[How to complete this task]: Only some lines are wanted. Transcribe, exactly, the lines below from the line with "Least setup slack after synthesis of run 1" up to and including the line with "- arrival time: 3.204 ns".

[Opening Information shown section]

==> src/rtl/drc_frame_sched_pkg.sv <==
// Shared definitions for the drc_frame_sched frame sequencer: state encoding
// and default widths.
package drc_frame_sched_pkg;

  localparam int DEF_I_PXL_W = 16;
  localparam int DEF_H_CNT_W = 12;
  localparam int DEF_V_CNT_W = 12;
  localparam int DEF_FCNT_W  = 16;

  localparam int ST_W = 3;
  typedef logic [ST_W-1:0] state_t;

  localparam state_t ST_IDLE    = 3'd0;
  localparam state_t ST_WAIT_FS = 3'd1;
  localparam state_t ST_ACTIVE  = 3'd2;
  localparam state_t ST_PAD     = 3'd3;
  localparam state_t ST_DISCARD = 3'd4;

endpackage

==> src/rtl/drc_xy_counter.sv <==
// Column/row pixel position counter with end-of-frame compare. It is shared by
// real pixels and padding pixels.
module drc_xy_counter #(
  parameter int H_CNT_W = 12,
  parameter int V_CNT_W = 12
) (
  input  logic               aclk,
  input  logic               aresetn,
  input  logic               i_clr,
  input  logic               i_adv,
  input  logic [H_CNT_W-1:0] i_width,
  input  logic [V_CNT_W-1:0] i_height,
  output logic               o_at_last
);

  localparam logic [H_CNT_W-1:0] X_ONE = H_CNT_W'(1);
  localparam logic [V_CNT_W-1:0] Y_ONE = V_CNT_W'(1);

  logic [H_CNT_W-1:0] r_x;
  logic [V_CNT_W-1:0] r_y;
  logic               w_x_end;
  logic               w_y_end;

  assign w_x_end   = (r_x == (i_width - X_ONE));
  assign w_y_end   = (r_y == (i_height - Y_ONE));
  assign o_at_last = w_x_end & w_y_end;

  // The row counter wraps with the last pixel, so the next frame starts clean
  // even before its explicit clear.
  always_ff @(posedge aclk or negedge aresetn) begin
    if (!aresetn) begin
      r_x <= '0;
      r_y <= '0;
    end else if (i_clr) begin
      r_x <= '0;
      r_y <= '0;
    end else if (i_adv) begin
      if (w_x_end) begin
        r_x <= '0;
        r_y <= w_y_end ? '0 : (r_y + Y_ONE);
      end else begin
        r_x <= r_x + X_ONE;
      end
    end
  end

endmodule

==> src/rtl/drc_frame_sched.sv <==
// Frame sequencer between DVP capture and the AXIS aligner. It emits whole
// frames of exactly width*height pixels. The macro DRC_FRAME_STAT_EN builds
// the frame and error counters.
//
// state   | meaning
// IDLE    | disarmed, waiting for a valid cfg_start
// WAIT_FS | armed, dropping pixels until s_vsync
// ACTIVE  | forwarding input pixels to the aligner
// PAD     | frame ended short, emitting zero pixels up to the frame size
// DISCARD | frame done; either re-arm (continuous) or return to IDLE
module drc_frame_sched
  import drc_frame_sched_pkg::*;
#(
  parameter int I_PXL_W = DEF_I_PXL_W,
  parameter int H_CNT_W = DEF_H_CNT_W,
  parameter int V_CNT_W = DEF_V_CNT_W,
  parameter int FCNT_W  = DEF_FCNT_W
) (
  input  logic               aclk,
  input  logic               aresetn,
  input  logic               cfg_start,
  input  logic               cfg_stop,
  input  logic               cfg_cont,
  input  logic [H_CNT_W-1:0] cfg_width,
  input  logic [V_CNT_W-1:0] cfg_height,
  input  logic               s_vsync,
  input  logic [I_PXL_W-1:0] s_pxl_dat,
  input  logic               s_pxl_vld,
  output logic [I_PXL_W-1:0] m_pxl_dat,
  output logic               m_pxl_vld,
  output logic               m_pxl_last,
  input  logic               m_pxl_rdy,
  output logic               sts_busy,
  output logic               sts_done,
  output logic               sts_ovf,
  output logic [FCNT_W-1:0]  sts_frame_cnt,
  output logic [FCNT_W-1:0]  sts_ovf_cnt
);

  state_t             r_state;
  state_t             w_nxt_state;
  logic [H_CNT_W-1:0] r_width;
  logic [V_CNT_W-1:0] r_height;
  logic               r_cont;
  logic               r_stop_pend;
  logic               r_ovf;
  logic               r_done;

  logic               w_start_ok;
  logic               w_at_last;
  logic               w_hs;
  logic               w_last_hs;
  logic               w_lost;
  logic               w_early;
  logic               w_cnt_clr;

  assign w_start_ok = cfg_start && (cfg_width != '0) && (cfg_height != '0);
  assign w_hs       = m_pxl_vld & m_pxl_rdy;
  assign w_last_hs  = w_hs & w_at_last;
  assign w_lost     = (r_state == ST_ACTIVE) & s_pxl_vld & ~m_pxl_rdy;
  // A vsync that coincides with the last handshake ends the frame normally.
  assign w_early    = (r_state == ST_ACTIVE) & s_vsync & ~w_last_hs;
  assign w_cnt_clr  = (w_nxt_state == ST_ACTIVE) && (r_state != ST_ACTIVE);

  drc_xy_counter #(
    .H_CNT_W (H_CNT_W),
    .V_CNT_W (V_CNT_W)
  ) u_xy (
    .aclk      (aclk),
    .aresetn   (aresetn),
    .i_clr     (w_cnt_clr),
    .i_adv     (w_hs),
    .i_width   (r_width),
    .i_height  (r_height),
    .o_at_last (w_at_last)
  );

  always_ff @(posedge aclk or negedge aresetn) begin
    if (!aresetn) r_state <= ST_IDLE;
    else          r_state <= w_nxt_state;
  end

  always_comb begin
    w_nxt_state = r_state;
    case (r_state)
      ST_IDLE: begin
        if (w_start_ok) w_nxt_state = ST_WAIT_FS;
      end
      ST_WAIT_FS: begin
        if (cfg_stop || r_stop_pend) w_nxt_state = ST_IDLE;
        else if (s_vsync)            w_nxt_state = ST_ACTIVE;
      end
      ST_ACTIVE: begin
        if (w_last_hs)    w_nxt_state = ST_DISCARD;
        else if (s_vsync) w_nxt_state = ST_PAD;
      end
      ST_PAD: begin
        if (w_last_hs) w_nxt_state = ST_DISCARD;
      end
      ST_DISCARD: begin
        if (!r_cont || r_stop_pend || cfg_stop) w_nxt_state = ST_IDLE;
        else if (s_vsync)                       w_nxt_state = ST_ACTIVE;
      end
      default: w_nxt_state = ST_IDLE;
    endcase
  end

  always_comb begin
    m_pxl_dat = '0;
    m_pxl_vld = 1'b0;
    case (r_state)
      ST_ACTIVE: begin
        m_pxl_dat = s_pxl_dat;
        m_pxl_vld = s_pxl_vld;
      end
      ST_PAD: begin
        m_pxl_vld = 1'b1;
      end
      default: ;
    endcase
    m_pxl_last = m_pxl_vld & w_at_last;
    sts_busy   = (r_state != ST_IDLE);
  end

  always_ff @(posedge aclk or negedge aresetn) begin
    if (!aresetn) begin
      r_width     <= '0;
      r_height    <= '0;
      r_cont      <= 1'b0;
      r_stop_pend <= 1'b0;
      r_ovf       <= 1'b0;
      r_done      <= 1'b0;
    end else begin
      r_done <= w_last_hs;
      if (r_state == ST_IDLE) begin
        // A stop that arrives together with an accepted start stays pending.
        r_stop_pend <= w_start_ok & cfg_stop;
        if (w_start_ok) begin
          r_width  <= cfg_width;
          r_height <= cfg_height;
          r_cont   <= cfg_cont;
          r_ovf    <= 1'b0;
        end
      end else begin
        if (w_nxt_state == ST_IDLE) r_stop_pend <= 1'b0;
        else if (cfg_stop)          r_stop_pend <= 1'b1;
        if (w_lost || w_early)      r_ovf       <= 1'b1;
      end
    end
  end

  assign sts_done = r_done;
  assign sts_ovf  = r_ovf;

`ifdef DRC_FRAME_STAT_EN
  logic              r_frm_err;
  logic [FCNT_W-1:0] r_frame_cnt;
  logic [FCNT_W-1:0] r_ovf_cnt;

  always_ff @(posedge aclk or negedge aresetn) begin
    if (!aresetn) begin
      r_frm_err   <= 1'b0;
      r_frame_cnt <= '0;
      r_ovf_cnt   <= '0;
    end else begin
      if (w_cnt_clr)              r_frm_err <= 1'b0;
      else if (w_lost || w_early) r_frm_err <= 1'b1;
      // A pixel cannot be lost on the last handshake, so the registered flag is complete here.
      if (w_last_hs) begin
        r_frame_cnt <= r_frame_cnt + FCNT_W'(1);
        if (r_frm_err) r_ovf_cnt <= r_ovf_cnt + FCNT_W'(1);
      end
    end
  end

  assign sts_frame_cnt = r_frame_cnt;
  assign sts_ovf_cnt   = r_ovf_cnt;
`else
  assign sts_frame_cnt = '0;
  assign sts_ovf_cnt   = '0;
`endif

endmodule
==> config.mk <==
export PLATFORM = sky130hd
export DESIGN_NAME = drc_frame_sched
export DESIGN_NICKNAME = d
export VERILOG_FILES = /design/src/rtl/drc_frame_sched_pkg.sv /design/src/rtl/drc_xy_counter.sv /design/src/rtl/drc_frame_sched.sv
export SDC_FILE = /design/constraint.sdc
export NUM_CORES = 1
export LEC_CHECK = 0
export CORE_MARGIN = 2
export CORE_UTILIZATION = 30
export DETAILED_ROUTE_END_ITERATION = 8
export PLACE_DENSITY = 0.49
export SYNTH_ARGS = -nofsm -noshare
export SYNTH_HDL_FRONTEND = slang
export SYNTH_SLANG_ARGS = --single-unit
==> constraint.sdc <==
create_clock -name aclk -period 3.73 [get_ports aclk]
set_clock_uncertainty 0.15 [all_clocks]
set_input_delay 0.746 -clock aclk [delete_from_list [all_inputs] [get_ports aclk]]
set_output_delay 0.746 -clock aclk [all_outputs]
set_load 0.05 [all_outputs]
Yosys cells after proc, flatten, opt, wreduce, memory -nomap -nowiden
Index checks and enable logic that the tools add are counted.
- equality and inequality tests: 9
- multiplexer cells: 23
- add/subtract/negate cells: 4
- bitwise gates (word level): 11
- reduce and logical (&&, ||, !) cells: 20
- operator list (kind ; number):
    2-to-1 mux 12 bit ; 7
    adder 12 x 1 -> 12 bit (second input constant) ; 2
    equality test 12 bit ; 2
    nonzero test 12 bit ; 2
    subtractor 12 x 1 -> 12 bit (second input constant) ; 2
    2-to-1 mux 3 bit ; 7
    2-to-1 mux 16 bit ; 1
    case mux 3 bit (5 select lines) ; 1
    bitwise AND 1 bit ; 9
    equality test 3 x 2 -> 1 bit (second input constant) ; 3
    zero test 3 bit ; 2
    2-to-1 mux 1 bit ; 6
    AND reduction 2 bit ; 3
    nonzero test 2 bit ; 3
    nonzero test 3 bit ; 2
    logical OR 1 bit ; 4
    equality test 3 x 1 -> 1 bit (second input constant) ; 1
    equality test 3 bit (second input constant) ; 1
    logical AND 1 bit ; 3
    inequality test 3 x 2 -> 1 bit (second input constant) ; 1
    inequality test 2 bit (second input constant) ; 1
    inverter 1 bit ; 2
    case mux 1 bit (2 select lines) ; 1
    zero test 1 bit ; 1
- register bits: 55
- input port bits: 48

Depth between registers and ports, before layout
Gate-level depths: netlist of run 1.
- depth in word-level cells: 10
- gate-level depth with buffers: 10
- gate-level depth less buffers: 9

Modules after synthesis
Synthesis of run 1 repeated with hierarchy kept, for this count alone.
- cell total of the unflattened synthesis: 447
- area total of the unflattened synthesis: 4041.4 um^2
- by module, submodules not included (module ; times used ; seq. area each (um^2) ; area an instance (um^2) ; cells each):
    drc_xy_counter ; 1 ; 600.6 ; 2351.0 ; 296
    drc_frame_sched ; 1 ; 775.7 ; 1690.4 ; 151

Least setup slack after synthesis of run 1
No wires, ideal clock.
- path kind: reg-to-output
- start point: reg r_height[0]
- end point: out m_pxl_last
- path slack: -0.370 ns
- stages on the path, launching flop included: 8
- data required time: 2.834 ns
- path buffers: 0
- arrival time: 3.204 ns
- path through: dfrtp_1 > or3_1 > o311a_1 > or4_4 > a2111oi_4 > nand2_1 > or3_1 > nor4_2
- longest elaborated chain between the ends: 4
- RTL lines (element ; RTL line ; text):
    from (decl) ; drc_frame_sched.sv:43 ; logic [V_CNT_W-1:0] r_height;
    from (signal assigned) ; drc_frame_sched.sv:140 ; r_height <= cfg_height;
    subtractor 12 x 1 -> 12 bit ; drc_xy_counter.sv:25 ; assign w_y_end = (r_y == (i_height - Y_ONE));
    equality test 12 bit ; drc_xy_counter.sv:25 ;
    bitwise AND 1 bit ; drc_xy_counter.sv:26 ; assign o_at_last = w_x_end & w_y_end;
    bitwise AND 1 bit ; drc_frame_sched.sv:121 ; m_pxl_last = m_pxl_vld & w_at_last;
    to (decl) ; drc_frame_sched.sv:31 ; output logic m_pxl_last,
No other way between the ends.

Final worst setup path of run 1
Ends and elaborated chain as after synthesis.

==> results of run 1 <==
[worst paths after layout]
| check | startpoint | to | slack [ps] | cells after the start |
|---|---|---|---|---|
| max | r_height[0] | m_pxl_last | -190 | 8 |
| max in group asynchronous | aresetn | r_width[0] | 2210 | 2 |
| min in group asynchronous | aresetn | r_height[4] | 460 | 1 |
| min | sts_ovf | sts_ovf | 360 | 2 |
| min reg2reg | sts_ovf | sts_ovf | 360 | 2 |
| max reg2reg | r_width[4] | u_xy.r_y[10] | 660 | 8 |
[routing by layer]
| metal | vias up | GRT usage | part of all wire |
|---|---|---|---|
| met2 | 108 | 0.2329 | 0.45 |
| met3 | 8 | 0.02567 | 0.051 |
| met5 | - | 0 | 0 |
| met4 | 0 | 0.04044 | 0.012 |
| li1 | 1698 | - | - |
| met1 | 1641 | 0.1970 | 0.49 |
[final cells by class]
| type | instances | area, um^2 |
|---|---|---|
| fillers | 1313 | 8142 |
| well taps | 176 | 220.2 |
| repair buffers | 87 | 825.8 |
| clock inverters | 1 | 5.005 |
| flip-flops and latches | 55 | 1376 |
| clock buffers | 6 | 138.9 |
| multi-input cells | 350 | 2434 |
| inverters | 13 | 48.80 |
[state kept, by name, indices dropped and copies added, names as in the netlist]
register	count
r_height	12
r_state	3
u_xy.r_y	12
u_xy.r_x	12
r_width	12
sts_ovf	1
r_cont	1
sts_done	1
r_stop_pend	1
[logic make-up (layout without fill, tap and decap cells)]
kind of cell | after synthesis | after routing | share of synthesized area
buffers and inverters | 62 | 107 | 0.09006
AND/OR/NAND/NOR | 183 | 183 | 0.2658
other | 1 | 32 | 0.0009308
AO/OA/AOI/OAI | 75 | 75 | 0.1509
XOR/XNOR | 29 | 29 | 0.06305
multiplexers | 27 | 27 | 0.07516
adder cells (fa/ha/maj) | 4 | 4 | 0.01242
flip-flops | 55 | 55 | 0.3416
[synth_stat cells (7+ instances only)]
cell      instances
nand2b_1          7
inv_1            13
nor3_1           11
nor4_1           13
or3_1             7
and2_1           16
buf_4            32
nand3_1          16
nand2_1          25
a32oi_1          12
dfrtp_1          55
nor2_1           34
xor2_1            8
a21oi_1           9
mux2_2           26
and3_1            9
xnor2_1          21
o21ai_0          14
clkbuf_1         13
[power by group through the flow]
stage / clock network (uW) / logic (uW) / registers (uW)
final: 480 / 344 / 721
after global routing: 516 / 385 / 727
after CTS: 501 / 345 / 718
after detailed placement: 0 / 342 / 730
after global placement: 0 / 340 / 728
after floorplan: 0 / 291 / 683
[repair_timing]
action | in CTS | in global routing
pin swaps | 0 | 1
resized for setup | 2 | 2
endpoints found under the setup margin | 1 | 1
buffers inserted | 0 | 0
[through the flow]
step           TNS [ps]  total power [uW]
2_1_floorplan         0             973.9
3_3_place_gp          0              1068
3_5_place_dp          0              1072
4_1_cts          -230.2              1564
5_1_grt          -331.1              1628
6_report         -189.1              1545
[critical path: stages, from the launching register on]
cell and delay, ps:
dfrtp_1 400, or3_4 400, o311a_1 290, or4_4 490, a2111oi_4 250, nand2_1 90, or3_4 400, nor4_4 230
buf_12 180
==> impl_metrics.ini, run 1 <==
[run_status]
status = complete, but fails checks
violations = negative setup slack

[synthesis]
yosysWarnings = 0
synth_edf_count = 0
yosys.area.top_type = dfrtp_1
async_reset_ff_frac = 1.000
ys_top_cells_by_area = dfrtp_1 (34%), mux2_2 (7.3%), buf_4 (6.0%), xnor2_1 (4.6%), nor2_1 (3.2%)
avgSynthCellArea_um2 = 9.241
syn_inst = 436
synth-seq-cells = 55
yosysSeqAreaShare = 0.3416
synth_top_cell_area_share = 0.3416
ys_types = 66
synth_area_um2 = 4029
ys.flop_type = dfrtp_1

[setup_path]
crit_path_end_kind = output port
critPathLaunchType = flip-flop
cp_max_fo = 3
crit_type = reg2out
cp.required_ps = 2830
critPathArrivalTime_ps = 3020

[timing]
post-route-period-util = 1.051
max_slew_margin = 0.3294
worst_pin_slew_ps = 1006
finalSetupViolations = 1
max_freq_mhz = 255.2
finalWorstSetupSlack_ps = -189.1
maxSlewViolCount = 0
timing.final.crit_period_ps = 3919
hold-worst-slack_ps = 357.7
hold_viol = 0
rsz0062_at_grt = true

[place]
post_dp_cell_area_um2 = 4891
place.gp.congestion = 0.8360
dp_slack_ps = 86.04
dp.cells = 681
hpwl_mm = 7.709
port_buffers = 68

[pwr]
p_sw_frac = 0.3263
power.internal_uw = 1041
combPwrFrac = 0.223
seqPwrFrac = 0.467
clock_power_share = 0.310
peakVddDrop_mv = 0.1722
p_leak_uw = 0.002137
switchingPower_uw = 504.0
cellPowerDensity_nw_per_um2 = 306.0

[global_route]
grt_pass1_wl_mm = 16.71
antenna_found_initial = 0
grt_pass1_vias = 3300
gr-usage-all-layers = 0.1437
grt_overflow = 0
grt_max_degree = 44

[die]
core_um2 = 13190
ios = 101
fp.dieW_um = 119.9
dieArea_um2 = 14370
start_util = 0.3054
fp.dieH_um = 119.9
rows = 42

[cells_and_area]
fin_nets = 564
area_delta_synth_final_pct = 25.31
final_common_cell = clkdlybuf4s50_1
antennaDiodeCount = 0
finish.instance_area_um2 = 5049
instances_no_fill = 688
fin_util = 0.3828
drive_gt1_frac = 0.1582
layout_common_cells = clkdlybuf4s50_1 (65), dfrtp_1 (55), nor2_1 (34)

[cts]
clkTransAtPathRegs_ps = 70
cts_root_buffer = clkbuf_16
clock_latency_ps = 290
cts_sinks = 55
tritoncts = built
hold_buffers = 0
cts-htree-levels = 2
cts_buffers = 5
clockBufferDepth = 2

[route]
wl_mm = 10.24
first_pass_iters = 4
drtIter0Drc = 134
drtAntennaViolNets = 0
vias = 3455
wire_per_inst_um = 14.88
via_per_inst = 5.022
drc = 0

[job]
max_cap_viol_count = 0

[min_path]
hold_path_class = reg2reg
Note: power is estimated with default switching activity, not from simulation.
==> inputs of run 2 (changes only) <==
--- a/config.mk
+++ b/config.mk
@@ -9,6 +9,7 @@
 export CORE_UTILIZATION = 30
 export DETAILED_ROUTE_END_ITERATION = 8
 export PLACE_DENSITY = 0.49
+export SLEW_MARGIN = 20
 export SYNTH_ARGS = -nofsm -noshare
 export SYNTH_HDL_FRONTEND = slang
 export SYNTH_SLANG_ARGS = --single-unit
==> impl_metrics.ini, run 2 (same netlist as run 1, synthesis figures left out) <==
[place]
place.gp.congestion = 0.8360
post_dp_cell_area_um2 = 4891
hpwl_mm = 7.709
dp_slack_ps = 86.04
port_buffers = 68

[cts]
hold_buffers = 0
cts_sinks = 55
clock_latency_ps = 290
clockBufferDepth = 2
cts_root_buffer = clkbuf_16
cts_buffers = 5
tritoncts = built
cts-htree-levels = 2
clkTransAtPathRegs_ps = 70

[setup_path]
crit_path_end = m_pxl_last
cp_max_fo = 3
rr_worst_depth = 8
cpMostUsedCell = or3_4
startpoint = r_height[0]
crit_path_end_kind = output port
path_cells = or3_4 > o311a_1 > or4_4 > a2111oi_4 > nand2_1 > or3_4 > nor4_4 > buf_12
critPathLaunchType = flip-flop
rr_startpoint = r_width[4]
crit_slowest_cell = or4_4
cpPeakStageDelay_ps = 490
cp.required_ps = 2830
r2r_slack_ps = 660
critPathArrivalTime_ps = 3020
crit_type = reg2out
reg2reg_to = u_xy.r_y[10]

[cells_and_area]
drive_gt1_frac = 0.1582
layout_common_cells = clkdlybuf4s50_1 (65), dfrtp_1 (55), nor2_1 (34)
area_delta_synth_final_pct = 25.37
fin_util = 0.3829
antennaDiodeCount = 0
final_common_cell = clkdlybuf4s50_1
fin_nets = 564
finish.instance_area_um2 = 5051

[min_path]
hold_path_class = in2async

[pwr]
cellPowerDensity_nw_per_um2 = 305.9
peakVddDrop_mv = 0.1722
p_leak_uw = 0.002138

[global_route]
grt_pass1_vias = 3300
gr-usage-all-layers = 0.1437
grt_pass1_wl_mm = 16.71
grt_overflow = 0
grt_max_degree = 44
antenna_found_initial = 0

[timing]
post-route-period-util = 1.051
timing.final.crit_period_ps = 3919
worst_pin_slew_ps = 646.5
finalSetupViolations = 1
max_freq_mhz = 255.1
rsz0062_at_grt = true
hold_viol = 0
finalWorstSetupSlack_ps = -189.4
max_slew_margin = 0.5690
maxSlewViolCount = 0
hold-worst-slack_ps = 290.1

[route]
drtAntennaViolNets = 0
via_per_inst = 5.020
drc = 0
vias = 3454
first_pass_iters = 4
wire_per_inst_um = 14.89
drtIter0Drc = 134
wl_mm = 10.25

[die]
dieArea_um2 = 14370
rows = 42
fp.dieW_um = 119.9
core_um2 = 13190
start_util = 0.3054
ios = 101
fp.dieH_um = 119.9

[job]
max_cap_viol_count = 0

[run_status]
status = complete, but fails checks
violations = negative setup slack
==> run 2: final cells by class <==
class,count,area [um^2]
inverters,13,48.80
repair buffers,87,828.3
flip-flops and latches,55,1376
clock inverters,1,5.005
clock buffers,6,138.9
well taps,176,220.2
multi-input cells,350,2434
fillers,1312,8139
==> run 2: per-layer routing <==
layer,track usage,part of all wire,vias up
li1,-,-,1698
met3,0.02567,0.050,6
met2,0.2329,0.45,106
met1,0.1970,0.49,1644
met5,0,0,-
met4,0.04044,0.012,0
==> run 2: worst min-delay path by stage <==
| stage | from | to | slack (ps) | cells after the start |
|---|---|---|---|---|
| 6_report | aresetn | r_height[4] | 290 | 1 |
| 5_1_grt | aresetn | u_xy.r_y[0] | 350 | 1 |
| 4_1_cts | sts_ovf | sts_ovf | 360 | 2 |
| 3_5_place_dp | sts_ovf | sts_ovf | 340 | 2 |
| 3_3_place_gp | sts_ovf | sts_ovf | 340 | 2 |
| 2_1_floorplan | aresetn | r_cont | 300 | 0 |
==> run 2: report_power, final <==
part	leakage [uW]	switching [uW]	total, uW	internal [uW]
clock network	0.0000727	216	480	263
registers	0.000727	87.9	721	633
logic	0.00134	200	344	145
==> run 2: stage by stage <==
stage | total power [uW] | TNS (ps) | std cells
after floorplan | 973.9 | 0 | 467
after global placement | 1068 | 0 | 681
after detailed placement | 1072 | 0 | 681
after CTS | 1564 | -230.2 | 688
after global routing | 1628 | -331.1 | 688
final | 1545 | -189.4 | 688
==> run 2: timing repair <==
action | CTS | global route
setup endpoints to repair | 1 | 1
resized for setup | 2 | 2
pin swaps | 0 | 1
setup buffers | 0 | 0
gates cloned | 0 | 0
==> run 2: critical path: cells and delay by family (launching register included) <==
| family | cells | cell delay (ps) |
|---|---|---|
| buffers and inverters | 1 | 180 |
| DFF | 1 | 400 |
| AOI/OAI and AO/OA | 2 | 540 |
| and+or+nand+nor | 5 | 1610 |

[Closing Information shown section]

[Solved exercise]:
Least setup slack after synthesis of run 1
No wires, ideal clock.
- path kind: reg-to-output
- start point: reg r_height[0]
- end point: out m_pxl_last
- path slack: -0.370 ns
- stages on the path, launching flop included: 8
- data required time: 2.834 ns
- path buffers: 0
- arrival time: 3.204 ns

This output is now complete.